Curating Public Programs: methods for being together otherwise

Abstract

Curating Public Programs: methods for being together otherwise

“This paper explores the role of public programming in challenging traditional models for knowledge production and experience in museums, by producing alternative time-zones for communities that are hosted in and out of dominant timeframes. Public programs have taken “centre stage” in museums and galleries (McDowell 2016), thus subject to debates in the curatorial field. For some public programs pull away from traditional exhibition scholarship toward entertainment to satisfy museum metrics (O’Neil 2012, McLean 2004, 209). Night-time programs have spread in institutions globally under the term “Museums Lates” (Choi et al., 2020) with talks, performances, and concerts that are seen as a marketing opportunity and economic strategy (Frey and Meier 2006). I analyse public programs’s relationship with the politics of time and criticism to account for curatorial debates and methodologies. Public programs followed the “educational turn” that saw the development of pedagogical methods (O’Neil and Wilson 2010) with the aim of developing critical understandings of exhibitions, particularly how they reinstate colonial historical time, for example in chronological displays (Hooper-Greenhill 1992).

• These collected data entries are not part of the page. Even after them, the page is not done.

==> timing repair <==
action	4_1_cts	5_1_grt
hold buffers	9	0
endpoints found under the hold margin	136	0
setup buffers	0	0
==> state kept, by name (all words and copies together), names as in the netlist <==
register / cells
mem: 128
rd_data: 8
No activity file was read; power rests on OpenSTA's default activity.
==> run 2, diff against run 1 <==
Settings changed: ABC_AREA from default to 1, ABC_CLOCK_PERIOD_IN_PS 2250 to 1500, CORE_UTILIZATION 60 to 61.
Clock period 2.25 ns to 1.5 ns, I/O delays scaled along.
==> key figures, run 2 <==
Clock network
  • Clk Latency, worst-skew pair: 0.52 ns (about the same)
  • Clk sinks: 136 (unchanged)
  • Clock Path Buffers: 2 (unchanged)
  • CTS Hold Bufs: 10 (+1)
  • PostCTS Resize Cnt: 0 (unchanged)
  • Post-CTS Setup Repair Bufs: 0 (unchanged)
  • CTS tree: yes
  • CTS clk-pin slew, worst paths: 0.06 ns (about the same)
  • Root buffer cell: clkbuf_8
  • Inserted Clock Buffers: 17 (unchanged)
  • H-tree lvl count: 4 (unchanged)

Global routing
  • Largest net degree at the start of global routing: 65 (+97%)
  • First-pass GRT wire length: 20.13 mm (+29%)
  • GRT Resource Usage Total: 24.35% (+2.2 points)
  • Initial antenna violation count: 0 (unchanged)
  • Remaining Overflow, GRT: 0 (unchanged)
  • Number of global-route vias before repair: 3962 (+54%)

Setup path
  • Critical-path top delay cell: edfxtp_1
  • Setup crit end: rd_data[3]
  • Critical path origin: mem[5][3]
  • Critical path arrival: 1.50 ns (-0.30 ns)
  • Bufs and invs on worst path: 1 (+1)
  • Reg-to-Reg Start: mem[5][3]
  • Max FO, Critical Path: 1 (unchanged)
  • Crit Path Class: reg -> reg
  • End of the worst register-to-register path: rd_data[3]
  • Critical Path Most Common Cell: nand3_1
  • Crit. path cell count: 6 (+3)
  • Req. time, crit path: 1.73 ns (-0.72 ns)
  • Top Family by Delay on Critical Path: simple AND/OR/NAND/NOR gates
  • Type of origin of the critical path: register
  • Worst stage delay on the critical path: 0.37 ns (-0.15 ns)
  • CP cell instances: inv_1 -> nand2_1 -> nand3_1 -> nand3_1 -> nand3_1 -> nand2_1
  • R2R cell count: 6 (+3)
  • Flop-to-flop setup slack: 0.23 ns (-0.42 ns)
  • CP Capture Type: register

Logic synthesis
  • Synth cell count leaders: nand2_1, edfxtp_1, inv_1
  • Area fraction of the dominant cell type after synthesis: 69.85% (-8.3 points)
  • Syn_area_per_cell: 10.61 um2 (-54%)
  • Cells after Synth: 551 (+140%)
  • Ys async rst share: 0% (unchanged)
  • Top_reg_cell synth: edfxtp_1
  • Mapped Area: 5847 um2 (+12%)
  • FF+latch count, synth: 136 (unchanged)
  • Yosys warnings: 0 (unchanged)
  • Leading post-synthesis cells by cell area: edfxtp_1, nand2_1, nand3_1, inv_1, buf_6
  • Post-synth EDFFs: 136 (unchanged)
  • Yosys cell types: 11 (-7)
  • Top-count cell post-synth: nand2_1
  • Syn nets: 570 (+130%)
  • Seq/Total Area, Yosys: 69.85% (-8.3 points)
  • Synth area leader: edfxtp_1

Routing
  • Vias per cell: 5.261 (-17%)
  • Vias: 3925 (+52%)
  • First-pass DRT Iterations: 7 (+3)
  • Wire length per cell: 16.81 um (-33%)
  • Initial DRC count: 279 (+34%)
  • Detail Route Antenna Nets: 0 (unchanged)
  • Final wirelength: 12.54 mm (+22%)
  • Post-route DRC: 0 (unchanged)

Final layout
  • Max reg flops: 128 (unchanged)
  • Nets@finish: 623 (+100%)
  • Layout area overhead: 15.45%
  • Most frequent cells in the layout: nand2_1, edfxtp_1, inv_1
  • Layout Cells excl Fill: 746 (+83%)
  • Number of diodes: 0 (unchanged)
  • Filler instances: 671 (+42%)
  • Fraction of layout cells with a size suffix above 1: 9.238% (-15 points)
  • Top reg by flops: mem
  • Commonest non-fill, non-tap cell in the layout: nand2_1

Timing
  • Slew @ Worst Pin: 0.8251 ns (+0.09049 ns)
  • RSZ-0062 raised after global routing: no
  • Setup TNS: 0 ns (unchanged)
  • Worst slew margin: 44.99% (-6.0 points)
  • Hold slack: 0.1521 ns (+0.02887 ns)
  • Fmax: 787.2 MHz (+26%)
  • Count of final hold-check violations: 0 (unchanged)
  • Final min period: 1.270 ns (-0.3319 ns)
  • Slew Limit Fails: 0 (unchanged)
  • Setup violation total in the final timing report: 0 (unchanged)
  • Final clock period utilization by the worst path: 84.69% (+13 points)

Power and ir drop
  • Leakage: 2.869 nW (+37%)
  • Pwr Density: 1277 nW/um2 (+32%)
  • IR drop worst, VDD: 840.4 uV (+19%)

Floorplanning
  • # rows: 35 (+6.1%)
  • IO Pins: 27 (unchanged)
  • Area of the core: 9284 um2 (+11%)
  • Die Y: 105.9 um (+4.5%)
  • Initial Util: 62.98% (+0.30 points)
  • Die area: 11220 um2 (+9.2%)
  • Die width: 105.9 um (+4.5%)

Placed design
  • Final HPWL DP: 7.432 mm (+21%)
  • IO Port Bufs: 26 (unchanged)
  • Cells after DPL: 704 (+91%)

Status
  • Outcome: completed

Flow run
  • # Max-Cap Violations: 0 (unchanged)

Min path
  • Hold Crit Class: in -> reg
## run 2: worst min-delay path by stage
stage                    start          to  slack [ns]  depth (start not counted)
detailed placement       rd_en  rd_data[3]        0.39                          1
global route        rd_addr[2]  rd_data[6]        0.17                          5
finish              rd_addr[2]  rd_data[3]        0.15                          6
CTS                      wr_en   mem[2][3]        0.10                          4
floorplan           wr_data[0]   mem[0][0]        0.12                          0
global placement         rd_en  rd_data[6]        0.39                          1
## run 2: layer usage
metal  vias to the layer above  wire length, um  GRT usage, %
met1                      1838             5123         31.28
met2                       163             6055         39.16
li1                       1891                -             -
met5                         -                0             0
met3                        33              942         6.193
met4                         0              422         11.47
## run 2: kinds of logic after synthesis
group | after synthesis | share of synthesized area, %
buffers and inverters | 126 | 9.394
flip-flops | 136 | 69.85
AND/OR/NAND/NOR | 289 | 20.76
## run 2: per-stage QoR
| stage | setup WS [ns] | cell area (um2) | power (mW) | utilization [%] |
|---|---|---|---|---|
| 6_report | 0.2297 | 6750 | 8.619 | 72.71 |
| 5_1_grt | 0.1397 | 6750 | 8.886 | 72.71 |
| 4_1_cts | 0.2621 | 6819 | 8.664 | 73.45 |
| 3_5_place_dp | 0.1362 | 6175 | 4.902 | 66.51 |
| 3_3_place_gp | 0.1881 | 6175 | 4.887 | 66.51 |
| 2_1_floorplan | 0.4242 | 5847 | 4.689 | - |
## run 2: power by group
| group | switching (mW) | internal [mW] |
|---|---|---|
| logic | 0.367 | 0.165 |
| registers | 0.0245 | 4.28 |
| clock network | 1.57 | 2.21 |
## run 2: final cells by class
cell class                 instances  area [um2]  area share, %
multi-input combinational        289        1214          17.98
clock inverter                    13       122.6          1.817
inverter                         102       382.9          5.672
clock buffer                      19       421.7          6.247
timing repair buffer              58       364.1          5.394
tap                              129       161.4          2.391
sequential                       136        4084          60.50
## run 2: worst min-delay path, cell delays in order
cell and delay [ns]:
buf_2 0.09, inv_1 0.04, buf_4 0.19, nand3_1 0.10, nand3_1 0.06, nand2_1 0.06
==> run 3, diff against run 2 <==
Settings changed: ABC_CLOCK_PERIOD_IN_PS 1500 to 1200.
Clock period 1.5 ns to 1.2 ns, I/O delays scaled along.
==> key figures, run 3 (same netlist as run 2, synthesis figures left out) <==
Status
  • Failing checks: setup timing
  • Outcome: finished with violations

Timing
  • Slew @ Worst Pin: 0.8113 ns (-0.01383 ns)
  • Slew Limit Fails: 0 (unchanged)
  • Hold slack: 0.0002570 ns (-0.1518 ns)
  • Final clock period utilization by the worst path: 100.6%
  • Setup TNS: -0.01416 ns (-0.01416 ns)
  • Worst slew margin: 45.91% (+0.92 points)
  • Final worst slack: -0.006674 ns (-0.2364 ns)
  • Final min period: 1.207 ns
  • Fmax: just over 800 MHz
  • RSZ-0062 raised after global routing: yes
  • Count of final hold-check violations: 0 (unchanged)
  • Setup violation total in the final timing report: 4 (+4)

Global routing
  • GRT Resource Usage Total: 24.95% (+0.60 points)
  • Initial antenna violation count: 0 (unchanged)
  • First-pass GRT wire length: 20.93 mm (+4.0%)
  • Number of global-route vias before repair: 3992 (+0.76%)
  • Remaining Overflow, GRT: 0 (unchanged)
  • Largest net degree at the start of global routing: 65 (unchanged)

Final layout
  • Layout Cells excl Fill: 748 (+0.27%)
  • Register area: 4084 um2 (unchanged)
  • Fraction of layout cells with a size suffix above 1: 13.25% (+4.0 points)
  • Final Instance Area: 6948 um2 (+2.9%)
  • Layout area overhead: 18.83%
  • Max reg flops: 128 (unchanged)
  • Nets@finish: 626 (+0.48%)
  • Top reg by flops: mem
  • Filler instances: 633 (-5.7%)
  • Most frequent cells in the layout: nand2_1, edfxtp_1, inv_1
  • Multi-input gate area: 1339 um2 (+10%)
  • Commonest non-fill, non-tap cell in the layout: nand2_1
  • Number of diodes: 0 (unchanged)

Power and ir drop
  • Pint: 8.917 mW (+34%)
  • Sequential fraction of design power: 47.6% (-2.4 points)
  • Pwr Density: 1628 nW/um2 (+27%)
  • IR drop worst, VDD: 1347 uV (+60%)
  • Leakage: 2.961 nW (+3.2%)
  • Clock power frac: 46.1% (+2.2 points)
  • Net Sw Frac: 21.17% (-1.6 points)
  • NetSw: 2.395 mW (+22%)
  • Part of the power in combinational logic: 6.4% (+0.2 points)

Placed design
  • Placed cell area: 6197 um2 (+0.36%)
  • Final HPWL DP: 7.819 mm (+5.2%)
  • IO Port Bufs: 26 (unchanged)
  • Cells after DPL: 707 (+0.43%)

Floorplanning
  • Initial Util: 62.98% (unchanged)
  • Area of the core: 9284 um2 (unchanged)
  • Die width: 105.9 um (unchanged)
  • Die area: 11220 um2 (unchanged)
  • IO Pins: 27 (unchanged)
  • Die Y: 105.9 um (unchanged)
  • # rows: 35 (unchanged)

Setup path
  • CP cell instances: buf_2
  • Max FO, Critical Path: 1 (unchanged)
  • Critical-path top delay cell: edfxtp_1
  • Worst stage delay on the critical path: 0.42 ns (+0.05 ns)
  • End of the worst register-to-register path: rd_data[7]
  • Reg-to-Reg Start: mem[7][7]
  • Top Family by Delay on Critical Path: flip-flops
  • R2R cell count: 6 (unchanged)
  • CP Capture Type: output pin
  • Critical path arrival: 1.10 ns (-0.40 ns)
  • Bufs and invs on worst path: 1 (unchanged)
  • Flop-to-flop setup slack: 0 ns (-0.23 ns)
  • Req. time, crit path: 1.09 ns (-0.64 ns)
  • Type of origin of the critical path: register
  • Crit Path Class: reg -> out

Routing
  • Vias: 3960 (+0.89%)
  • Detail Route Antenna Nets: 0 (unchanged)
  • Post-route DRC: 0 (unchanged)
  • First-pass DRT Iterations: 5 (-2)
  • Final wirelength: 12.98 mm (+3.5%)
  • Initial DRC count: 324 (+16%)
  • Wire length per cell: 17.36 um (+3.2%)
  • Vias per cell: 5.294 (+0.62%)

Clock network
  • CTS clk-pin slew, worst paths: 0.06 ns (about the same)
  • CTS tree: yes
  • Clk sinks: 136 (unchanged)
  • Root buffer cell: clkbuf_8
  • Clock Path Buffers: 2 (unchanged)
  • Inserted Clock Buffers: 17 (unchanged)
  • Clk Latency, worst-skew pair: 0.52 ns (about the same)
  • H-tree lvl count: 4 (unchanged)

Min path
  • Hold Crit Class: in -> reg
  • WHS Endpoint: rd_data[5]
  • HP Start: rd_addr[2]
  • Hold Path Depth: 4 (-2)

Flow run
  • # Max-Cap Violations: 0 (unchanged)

I argue that normative understanding of time can be challenged by curating public programs out of time.  I draw on Michelle Bastian’s understanding of communities’ need for shared time rather than shared space, her “antichronologies” (Bastian 2014, 150) together with the time-based nature of public programs to explore possibilities for being together otherwise—meaning differently—in opposition to dominant temporalities in the museum. Through the analysis of the project Freedom of Sleep I curated during the Covid-19 Pandemic, with public programs organised before, during and after the exhibition over a year-long period, I demonstrate the importance of alternative time-zones. This has meant slowing down institutional timeframes as well as creating new time-zones for emerging voices through an all-night program with young art critics.